Go back to around noon Monday, and two rationales and scenarios in which the Phillies trade for Roy Halladay seem more or less plausible: 

  • Rationale: put together a super-rotation for 2010 fronted by Halladay and Cliff Lee. Scenario: Phils give up a quality package of prospects and take certain cost-cutting measures, e.g. trading Joe Blanton in a straight salary dump
  • Rationale: ensure that you have an ace beyond 2010 without having to give up much in the way of prospects. Scenario: trade Cliff Lee for prospects to flip to the Blue Jays, adding maybe a second-tier guy at most, and to free up payroll  

But the upshot of the rumors we're hearing--effectively, Lee plus three of our best four prospects for Halladay, a few million bucks, and two or three guys from the bottom half of the Mariners' top ten prospects--is that the Phils will have made a slightly better than lateral move for 2010, depending on how you feel about Halladay vs. Lee, and weakened themselves beyond that through the swap of projected stars like Kyle Drabek and Michael Taylor for guys more likely to be marginal contributors like Phillippe Aumont (a relief pitcher) and Tyson Gillies (a third or fourth OF).

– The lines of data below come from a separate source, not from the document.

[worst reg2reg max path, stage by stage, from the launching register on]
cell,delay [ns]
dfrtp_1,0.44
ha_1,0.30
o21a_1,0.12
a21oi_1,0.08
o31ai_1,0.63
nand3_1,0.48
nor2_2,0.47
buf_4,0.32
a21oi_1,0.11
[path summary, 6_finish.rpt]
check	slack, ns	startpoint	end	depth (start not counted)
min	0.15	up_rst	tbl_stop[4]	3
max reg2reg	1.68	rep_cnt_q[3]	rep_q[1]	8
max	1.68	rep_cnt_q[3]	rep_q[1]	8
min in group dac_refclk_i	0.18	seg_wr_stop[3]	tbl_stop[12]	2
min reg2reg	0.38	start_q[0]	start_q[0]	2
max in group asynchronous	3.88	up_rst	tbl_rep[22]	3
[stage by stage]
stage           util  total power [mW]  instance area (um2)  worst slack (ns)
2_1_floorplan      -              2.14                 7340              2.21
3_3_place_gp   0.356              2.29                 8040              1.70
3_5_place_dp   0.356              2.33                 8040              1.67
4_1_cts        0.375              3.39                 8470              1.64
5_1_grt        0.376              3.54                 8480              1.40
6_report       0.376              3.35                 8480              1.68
File: config.mk
export PLATFORM = sky130hd
export DESIGN_NAME = alu_share_arbiter_flat
export DESIGN_NICKNAME = d
export VERILOG_FILES = /design/src/rtl/alu_share_arbiter_if.sv /design/src/rtl/alu_share_arbiter.sv /design/src/flat_wrapper.sv
export SDC_FILE = /design/constraint.sdc
export NUM_CORES = 1
export LEC_CHECK = 0
export BUFFER_PORTS_ARGS = -buffer_cell sky130_fd_sc_hd__buf_2
export CAP_MARGIN = 5
export CELL_PAD_IN_SITES_DETAIL_PLACEMENT = 0
export CELL_PAD_IN_SITES_GLOBAL_PLACEMENT = 1
export CORE_MARGIN = 3
export CORE_UTILIZATION = 27
export DETAILED_ROUTE_END_ITERATION = 10
export PLACE_DENSITY = 0.84
export SYNTH_ARGS = -nofsm -noshare
export SYNTH_HDL_FRONTEND = slang
export SYNTH_SLANG_ARGS = --single-unit
export TNS_END_PERCENT = 10
File: constraint.sdc
create_clock -name clk -period 3 [get_ports clk]
set_clock_uncertainty 0.05 [all_clocks]
set_input_delay 0.6 -clock clk [delete_from_list [all_inputs] [get_ports clk]]
set_output_delay 0.6 -clock clk [all_outputs]
set_load 0.05 [all_outputs]
File: src/rtl/alu_share_arbiter_if.sv
// Per-requester handshake bundle for the shared ALU arbiter.
// master = requester side, slave = arbiter side.
interface alu_share_arbiter_if #(
  parameter int WIDTH = 16,
  parameter int OP_W  = 2
);
  logic             req_valid;
  logic             req_ready;
  logic [WIDTH-1:0] req_a;
  logic [WIDTH-1:0] req_b;
  logic [OP_W-1:0]  req_op;
  logic             rsp_valid;
  logic             rsp_ready;
  logic [WIDTH-1:0] rsp_result;

  modport master (
    output req_valid, req_a, req_b, req_op, rsp_ready,
    input  req_ready, rsp_valid, rsp_result
  );

  modport slave (
    input  req_valid, req_a, req_b, req_op, rsp_ready,
    output req_ready, rsp_valid, rsp_result
  );
endinterface

File: src/rtl/alu_share_arbiter.sv
// Two-requester arbiter in front of one combinational ALU.
// Round-robin or fixed priority grant, one registered response slot per port.
module alu_share_arbiter #(
  parameter int WIDTH      = 16,
  parameter int OP_W       = 2,
  parameter bit FIXED_PRIO = 1'b0
) (
  input  logic              clk,
  input  logic              reset,
  alu_share_arbiter_if.slave p0,
  alu_share_arbiter_if.slave p1,
  output logic [WIDTH-1:0]  alu_a,
  output logic [WIDTH-1:0]  alu_b,
  output logic [OP_W-1:0]   alu_op,
  input  logic [WIDTH-1:0]  alu_result
);

  logic             last_grant;
  logic             elig0;
  logic             elig1;
  logic             gnt0;
  logic             gnt1;
  logic             v0;
  logic             v1;
  logic [WIDTH-1:0] r0;
  logic [WIDTH-1:0] r1;

  // A slot draining this cycle can take a new request.
  assign elig0 = p0.req_valid && (!v0 || p0.rsp_ready);
  assign elig1 = p1.req_valid && (!v1 || p1.rsp_ready);

  always_comb begin
    gnt0 = 1'b0;
    gnt1 = 1'b0;
    unique case ({elig1, elig0})
      2'b11: begin
        if (FIXED_PRIO || last_grant) begin
          gnt0 = 1'b1;
        end else begin
          gnt1 = 1'b1;
        end
      end
      2'b01:   gnt0 = 1'b1;
      2'b10:   gnt1 = 1'b1;
      default: ;
    endcase
  end

  always_comb begin
    alu_a  = '0;
    alu_b  = '0;
    alu_op = {OP_W{1'b1}};
    if (gnt0) begin
      alu_a  = p0.req_a;
      alu_b  = p0.req_b;
      alu_op = p0.req_op;
    end else if (gnt1) begin
      alu_a  = p1.req_a;
      alu_b  = p1.req_b;
      alu_op = p1.req_op;
    end
  end

  assign p0.req_ready  = gnt0;
  assign p1.req_ready  = gnt1;
  assign p0.rsp_valid  = v0;
  assign p1.rsp_valid  = v1;
  assign p0.rsp_result = r0;
  assign p1.rsp_result = r1;

  always_ff @(posedge clk) begin
    if (reset) begin
      last_grant <= 1'b1;
      v0         <= 1'b0;
      v1         <= 1'b0;
      r0         <= '0;
      r1         <= '0;
    end else begin
      if (gnt0) begin
        last_grant <= 1'b0;
      end else if (gnt1) begin
        last_grant <= 1'b1;
      end

      if (gnt0) begin
        v0 <= 1'b1;
        r0 <= alu_result;
      end else if (p0.rsp_ready) begin
        v0 <= 1'b0;
      end

      if (gnt1) begin
        v1 <= 1'b1;
        r1 <= alu_result;
      end else if (p1.rsp_ready) begin
        v1 <= 1'b0;
      end
    end
  end

endmodule

File: src/flat_wrapper.sv
// flat-port wrapper written by rule: the top's interface ports become plain ports
module alu_share_arbiter_flat 
#(
  parameter int WIDTH      = 16,
  parameter int OP_W       = 2,
  parameter bit FIXED_PRIO = 1'b0
)
  (clk, reset, alu_a, alu_b, alu_op, alu_result, p0_req_valid, p0_req_a, p0_req_b, p0_req_op, p0_rsp_ready, p0_req_ready, p0_rsp_valid, p0_rsp_result, p1_req_valid, p1_req_a, p1_req_b, p1_req_op, p1_rsp_ready, p1_req_ready, p1_rsp_valid, p1_rsp_result);
  alu_share_arbiter_if #(.WIDTH(WIDTH), .OP_W(OP_W)) p0_i ();
  alu_share_arbiter_if #(.WIDTH(WIDTH), .OP_W(OP_W)) p1_i ();
  input  logic clk;
  input  logic reset;
  output logic [WIDTH-1:0] alu_a;
  output logic [WIDTH-1:0] alu_b;
  output logic [OP_W-1:0] alu_op;
  input  logic [WIDTH-1:0] alu_result;
  input wire logic [$bits(p0_i.req_valid)-1:0] p0_req_valid;
  input wire logic [$bits(p0_i.req_a)-1:0] p0_req_a;
  input wire logic [$bits(p0_i.req_b)-1:0] p0_req_b;
  input wire logic [$bits(p0_i.req_op)-1:0] p0_req_op;
  input wire logic [$bits(p0_i.rsp_ready)-1:0] p0_rsp_ready;
  output wire logic [$bits(p0_i.req_ready)-1:0] p0_req_ready;
  output wire logic [$bits(p0_i.rsp_valid)-1:0] p0_rsp_valid;
  output wire logic [$bits(p0_i.rsp_result)-1:0] p0_rsp_result;
  input wire logic [$bits(p1_i.req_valid)-1:0] p1_req_valid;
  input wire logic [$bits(p1_i.req_a)-1:0] p1_req_a;
  input wire logic [$bits(p1_i.req_b)-1:0] p1_req_b;
  input wire logic [$bits(p1_i.req_op)-1:0] p1_req_op;
  input wire logic [$bits(p1_i.rsp_ready)-1:0] p1_rsp_ready;
  output wire logic [$bits(p1_i.req_ready)-1:0] p1_req_ready;
  output wire logic [$bits(p1_i.rsp_valid)-1:0] p1_rsp_valid;
  output wire logic [$bits(p1_i.rsp_result)-1:0] p1_rsp_result;
  assign p0_i.req_valid = p0_req_valid;
  assign p0_i.req_a = p0_req_a;
  assign p0_i.req_b = p0_req_b;
  assign p0_i.req_op = p0_req_op;
  assign p0_i.rsp_ready = p0_rsp_ready;
  assign p0_req_ready = p0_i.req_ready;
  assign p0_rsp_valid = p0_i.rsp_valid;
  assign p0_rsp_result = p0_i.rsp_result;
  assign p1_i.req_valid = p1_req_valid;
  assign p1_i.req_a = p1_req_a;
  assign p1_i.req_b = p1_req_b;
  assign p1_i.req_op = p1_req_op;
  assign p1_i.rsp_ready = p1_rsp_ready;
  assign p1_req_ready = p1_i.req_ready;
  assign p1_rsp_valid = p1_i.rsp_valid;
  assign p1_rsp_result = p1_i.rsp_result;
  alu_share_arbiter #(.WIDTH(WIDTH), .OP_W(OP_W), .FIXED_PRIO(FIXED_PRIO)) u_core (.clk(clk), .reset(reset), .p0(p0_i), .p1(p1_i), .alu_a(alu_a), .alu_b(alu_b), .alu_op(alu_op), .alu_result(alu_result));
endmodule
==> impl_metrics.ini <==
[finish]
drive_gt1_frac = 0.515
layout_common_cells = 159 x buf_2, 52 x nand2b_1, 35 x dfxtp_1, 32 x a22o_1, 32 x mux2i_1
syn2layout_area_growth_pct = 50.9
fin_nets = 425
fin_area_sq_mm = 0.00274
final-seq-area_sq_um = 701
fill_cells = 653
postLayoutCoreUtil = 0.427
finalNonFillerCells = 413
multi_input_area_sq_mm = 0.00101
antennaDiodeCount = 0
final_common_cell = buf_2

[critical_path]
critPathKind = in -> out
path_common_cell = buf_2
r2r-start = u_core.p0.rsp_valid
rr_endpoint = u_core.p1.rsp_result[10]
end_kind = output port
crit_fanout = 43
slowest_stage = inv_4
r2r_cells = 5
start_kind = primary input
critical-path-max-stage-delay_ps = 390
cp_top_family = buffers and inverters
arrival_ps = 1910
worst-path-buf-inv = 3
r2r_slack_ps = 1300
critical_path_required_ps = 2350
crit_chain = buf_2 > nor2b_1 > o211ai_2 > inv_4 > a22o_1 > buf_2

[cts]
clock_latency_ps = 280
cts_buffer_depth = 2
cts_resized = 0
cts_buffers = 5
hold_buffers = 0
cts_tree = built
cts_setup_buffers = 0
cts_max_level = 2
clk_pin_slew_ps = 70
cts-root-buf = clkbuf_8
cts_sinks = 35

[timing]
setup_viol = 0
final_max_slew_viol_count = 0
fmax_mhz = 391
grt_setup_unrepaired = no
setup_tns_ps = 0
worstMarginPinSlew_ps = 620
period_needed_ps = 2560
timing.final.crit_share = 0.852
maxSlewHeadroom = 0.587
finalHoldViolCount = 0

[power]
vdd_drop_max_mv = 0.294
powerDensity_mw_per_mm2 = 541
p_sw_frac = 0.405
comb_power_share = 0.397
p_switching_w = 0.000601
leakage_nw = 1.48
power.total_w = 0.00148
internal_power_w = 0.000883
seq_power_share = 0.347
p_clk_frac = 0.256

[hold_path]
min_path_type = reg -> reg
whs_endpoint = u_core.p0.rsp_result[5]
hp-start = u_core.p0.rsp_result[5]
hold_depth = 2

[route]
drtIter0Drc = 35
routed_via_density = 4.53
dr.pass1.iters = 4
num_vias = 1872
drc = 0
wl_per_cell_um = 13.6
routed_wl_um = 5630
ant_nets = 0

[synthesis]
yosysUniqueCellTypes = 20
postSynthAreaPerCell_sq_um = 10.0
syn_inst = 181
synth_area_sq_mm = 0.00182
synth_seq_area_share = 0.386
ys_ff_latch = 35
syn_nets = 271
yosys_warnings = 0

[flow_run]
max_cap_viol_count = 0

[placement]
place.gp.congestion = 0.705
dp_hpwl_um = 4420
port_buffers = 159
dp_cells = 405
place_area_sq_mm = 0.00264

[floorplan]
die_h_um = 88.0
top_level_ports = 160
die_w_um = 88.0
start_util = 0.283
core_area_sq_mm = 0.00642
die_area_sq_mm = 0.00775
placementRows = 29

[grt]
grt_max_degree = 53
grt.total_usage = 0.128
antenna_found_initial = 0
grt_pass1_wl_um = 7740
grt_pass1_vias = 1642
grt_overflow = 0

[status]
status = complete, no violations
## registers in the layout, indices dropped and copies added (netlist names)
signal                count
u_core.last_grant         1
u_core.p0.rsp_result     16
u_core.p0.rsp_valid       1
u_core.p1.rsp_result     16
u_core.p1.rsp_valid       1
## how the worst max path moves through the flow
| stage | startpoint | end | slack [ps] | depth (start not counted) |
|---|---|---|---|---|
| after detailed placement | p0_rsp_ready | alu_a[12] | 430 | 6 |
| after global routing | p0_rsp_ready | alu_a[12] | 290 | 6 |
| after floorplan | u_core.p0.rsp_valid | alu_b[13] | 390 | 5 |
| final | p1_rsp_ready | alu_a[12] | 440 | 6 |
| after CTS | p0_rsp_ready | alu_a[12] | 430 | 6 |
| after global placement | p1_rsp_ready | alu_a[12] | 460 | 6 |
## per-layer routing
metal  GRT usage  wire (um)  up-vias
li1            -          -      951
met5           0          0        -
met1       0.148       2290      823
met3      0.0405        617        4
met4      0.0288         36        0
met2       0.231       2680       94
## Yosys cell counts
| library cell | count | area (sq um) |
|---|---|---|
| nor2b_1 | 2 | 12.5 |
| o22ai_1 | 1 | 6.26 |
| dfxtp_1 | 35 | 701 |
| mux2i_1 | 32 | 320 |
| buf_6 | 4 | 45.0 |
| clkbuf_1 | 7 | 26.3 |
| o22a_1 | 2 | 17.5 |
| a21oi_1 | 2 | 10.0 |
| nor2_1 | 1 | 3.75 |
| o211ai_1 | 1 | 7.51 |
| o211ai_2 | 1 | 12.5 |
| nand2b_1 | 52 | 325 |
| buf_2 | 3 | 15.0 |
| inv_2 | 1 | 3.75 |
| a22o_1 | 32 | 280 |
| o21bai_1 | 1 | 7.51 |
| inv_4 | 1 | 6.26 |
| buf_4 | 1 | 7.51 |
| o21ai_0 | 1 | 5.00 |
| nand2_1 | 1 | 3.75 |
## layout make-up
class / instances / area share
inverter: 2 / 0.00365
clock inverter: 1 / 0.00274
sequential: 35 / 0.256
clock buffer: 7 / 0.0351
timing repair buffer: 162 / 0.298
tap: 77 / 0.0351
multi-input combinational: 129 / 0.369
## power groups by stage
stage                     Combinational, W  Sequential [W]  Clock [W]
after floorplan                   0.000334        0.000637          0
after global placement            0.000591        0.000525          0
after detailed placement          0.000595        0.000526          0
after CTS                         0.000595        0.000516   0.000392
after global routing              0.000622        0.000519   0.000414
final                             0.000589        0.000515   0.000379
## cell families after synthesis
group,after synthesis,share of synthesized area
compound gates,41,0.191
mux,32,0.176
simple gates,56,0.190
flops,35,0.386
buf+inv,17,0.0572
## worst register-to-register path, cell delays in order (launching register included)
cell,delay [ps]
dfxtp_1,340
nor2b_1,170
o211ai_1,150
inv_2,420
buf_4,300
mux2i_1,190
## metrics by stage
| step | hold WS (ps) | setup slack (ps) |
|---|---|---|
| after CTS | 428 | 427 |
| final | 421 | 445 |
| after global routing | 446 | 287 |
| after global placement | 406 | 457 |
| after floorplan | 429 | 391 |
| after detailed placement | 408 | 426 |
Power figures use the tool's default switching activity.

The only clear "win" is having Halladay at what seems like a team-friendly contract beyond 2010. That's a big deal, to be sure, but given Halladay's reported preference for the Phillies, it's very possible they could have obtained that outcome while either keeping Lee or their prospects. Remember, Johan Santana wasn't traded until February 2008; the Phils' leverage would have been stronger in a month or two, not weaker. 

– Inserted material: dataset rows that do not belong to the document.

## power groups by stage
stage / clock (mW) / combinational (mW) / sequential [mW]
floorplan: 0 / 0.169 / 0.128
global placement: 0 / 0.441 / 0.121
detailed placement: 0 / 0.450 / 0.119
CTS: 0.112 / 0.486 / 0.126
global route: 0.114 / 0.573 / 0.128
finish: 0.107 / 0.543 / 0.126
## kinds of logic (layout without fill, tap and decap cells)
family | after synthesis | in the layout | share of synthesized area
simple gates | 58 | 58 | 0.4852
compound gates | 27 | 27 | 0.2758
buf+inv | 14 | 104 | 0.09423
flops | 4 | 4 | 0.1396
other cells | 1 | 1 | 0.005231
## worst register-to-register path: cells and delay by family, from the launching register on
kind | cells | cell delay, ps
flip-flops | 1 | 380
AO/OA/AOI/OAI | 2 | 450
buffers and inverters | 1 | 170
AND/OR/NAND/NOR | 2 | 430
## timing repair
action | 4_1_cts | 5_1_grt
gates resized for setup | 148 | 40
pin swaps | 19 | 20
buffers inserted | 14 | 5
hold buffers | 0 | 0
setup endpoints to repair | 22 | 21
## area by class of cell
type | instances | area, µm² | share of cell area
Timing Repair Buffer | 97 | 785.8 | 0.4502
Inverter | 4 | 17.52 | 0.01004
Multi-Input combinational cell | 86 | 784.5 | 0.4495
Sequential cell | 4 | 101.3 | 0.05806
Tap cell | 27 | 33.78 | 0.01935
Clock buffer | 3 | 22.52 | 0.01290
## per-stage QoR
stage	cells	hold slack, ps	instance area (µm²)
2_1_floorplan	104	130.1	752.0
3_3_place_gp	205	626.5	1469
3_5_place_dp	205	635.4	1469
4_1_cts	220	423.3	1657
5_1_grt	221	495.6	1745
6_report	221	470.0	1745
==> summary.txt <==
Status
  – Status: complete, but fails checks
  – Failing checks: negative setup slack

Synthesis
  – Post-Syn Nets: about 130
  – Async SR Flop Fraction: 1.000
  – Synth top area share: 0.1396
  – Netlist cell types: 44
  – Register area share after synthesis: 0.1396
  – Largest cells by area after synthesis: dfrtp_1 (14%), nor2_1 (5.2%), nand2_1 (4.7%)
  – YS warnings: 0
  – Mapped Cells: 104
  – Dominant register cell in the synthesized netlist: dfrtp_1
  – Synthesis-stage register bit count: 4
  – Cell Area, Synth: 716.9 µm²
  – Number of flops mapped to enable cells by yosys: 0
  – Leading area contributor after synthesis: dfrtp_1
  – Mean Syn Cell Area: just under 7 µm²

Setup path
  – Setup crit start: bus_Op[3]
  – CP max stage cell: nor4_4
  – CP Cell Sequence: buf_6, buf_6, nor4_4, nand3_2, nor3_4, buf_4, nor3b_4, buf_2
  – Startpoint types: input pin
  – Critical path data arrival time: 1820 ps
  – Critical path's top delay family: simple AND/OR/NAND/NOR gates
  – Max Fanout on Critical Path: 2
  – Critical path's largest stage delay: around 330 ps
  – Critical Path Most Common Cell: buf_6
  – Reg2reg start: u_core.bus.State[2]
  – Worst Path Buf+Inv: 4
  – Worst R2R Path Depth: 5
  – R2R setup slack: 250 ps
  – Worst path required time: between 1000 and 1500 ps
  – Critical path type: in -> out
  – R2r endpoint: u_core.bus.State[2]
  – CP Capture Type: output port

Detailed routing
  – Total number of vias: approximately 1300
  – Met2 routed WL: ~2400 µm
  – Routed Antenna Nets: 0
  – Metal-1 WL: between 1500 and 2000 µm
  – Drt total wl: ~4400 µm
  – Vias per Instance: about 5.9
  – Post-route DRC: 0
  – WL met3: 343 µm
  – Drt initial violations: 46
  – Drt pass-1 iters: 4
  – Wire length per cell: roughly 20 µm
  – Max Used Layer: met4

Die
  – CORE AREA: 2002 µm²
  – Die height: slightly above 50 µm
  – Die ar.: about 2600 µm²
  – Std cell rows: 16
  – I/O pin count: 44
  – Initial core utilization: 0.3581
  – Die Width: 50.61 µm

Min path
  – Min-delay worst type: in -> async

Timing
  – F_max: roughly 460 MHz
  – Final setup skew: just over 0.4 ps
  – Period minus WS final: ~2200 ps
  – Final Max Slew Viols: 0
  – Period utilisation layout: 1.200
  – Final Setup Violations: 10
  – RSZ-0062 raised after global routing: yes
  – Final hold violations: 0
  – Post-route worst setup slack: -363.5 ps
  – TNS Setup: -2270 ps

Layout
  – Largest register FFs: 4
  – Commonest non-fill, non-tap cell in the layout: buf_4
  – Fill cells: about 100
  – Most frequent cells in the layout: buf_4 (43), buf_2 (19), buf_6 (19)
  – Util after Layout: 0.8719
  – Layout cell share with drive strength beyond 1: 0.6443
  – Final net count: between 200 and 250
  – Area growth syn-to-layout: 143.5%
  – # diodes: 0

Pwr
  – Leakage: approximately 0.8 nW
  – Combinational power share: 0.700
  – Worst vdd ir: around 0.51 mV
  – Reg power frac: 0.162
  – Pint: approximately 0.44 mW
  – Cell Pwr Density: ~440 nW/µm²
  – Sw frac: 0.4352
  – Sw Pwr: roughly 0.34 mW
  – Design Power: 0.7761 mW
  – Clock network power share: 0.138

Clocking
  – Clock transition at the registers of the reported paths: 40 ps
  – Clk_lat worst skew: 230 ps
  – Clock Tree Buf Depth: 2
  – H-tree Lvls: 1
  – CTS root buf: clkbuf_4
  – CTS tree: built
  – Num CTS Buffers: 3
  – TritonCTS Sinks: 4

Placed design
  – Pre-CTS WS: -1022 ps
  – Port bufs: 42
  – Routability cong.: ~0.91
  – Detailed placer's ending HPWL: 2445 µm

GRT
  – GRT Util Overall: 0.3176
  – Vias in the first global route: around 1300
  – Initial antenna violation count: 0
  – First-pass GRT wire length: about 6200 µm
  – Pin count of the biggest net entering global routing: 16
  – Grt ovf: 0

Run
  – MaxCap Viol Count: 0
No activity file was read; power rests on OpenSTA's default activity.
==> config.mk <==
export PLATFORM = sky130hd
export DESIGN_NAME = multicycle_control_unit
export DESIGN_NICKNAME = d
export VERILOG_FILES = /design/src/rtl/multicycle_control_unit.sv
export SDC_FILE = /design/constraint.sdc
export NUM_CORES = 1
export LEC_CHECK = 0
export CORE_UTILIZATION = 45
export DETAILED_ROUTE_END_ITERATION = 8
export PLACE_DENSITY = 0.75
export SLEW_MARGIN = 15
export SYNTH_ARGS = -nofsm -noshare
export SYNTH_HDL_FRONTEND = slang
export SYNTH_SLANG_ARGS = --single-unit
==> constraint.sdc <==
create_clock -name clk -period 1.55 [get_ports clk]
set_input_delay 0.155 -clock clk [delete_from_list [all_inputs] [get_ports clk]]
set_output_delay 0.155 -clock clk [all_outputs]
set_load 0.005 [all_outputs]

That Amaro has characterized himself as a "bird in hand" guy makes me worry that some variant of the upsetting reports is true--that the combination of his impatience and the atrociously short-sighted "$140 MILLION OR DEATH!" diktat of ownership (would it really have been so awful to have Lee one more year at a bargain price? I understand revenues from a championship can be pretty sweet) led to a splashy but awful deal. 

That the deal is pretty clearly worse than what Amaro could have done to get Halladay five months ago, when he had much less leverage, gives me some hope that either the reports are erroneous or that the team knows something about the Mariners prospects coming back that we don't. 

At any rate, I'm exhausted and somewhat depressed by this whole thing. Hopefully we wake up to better news.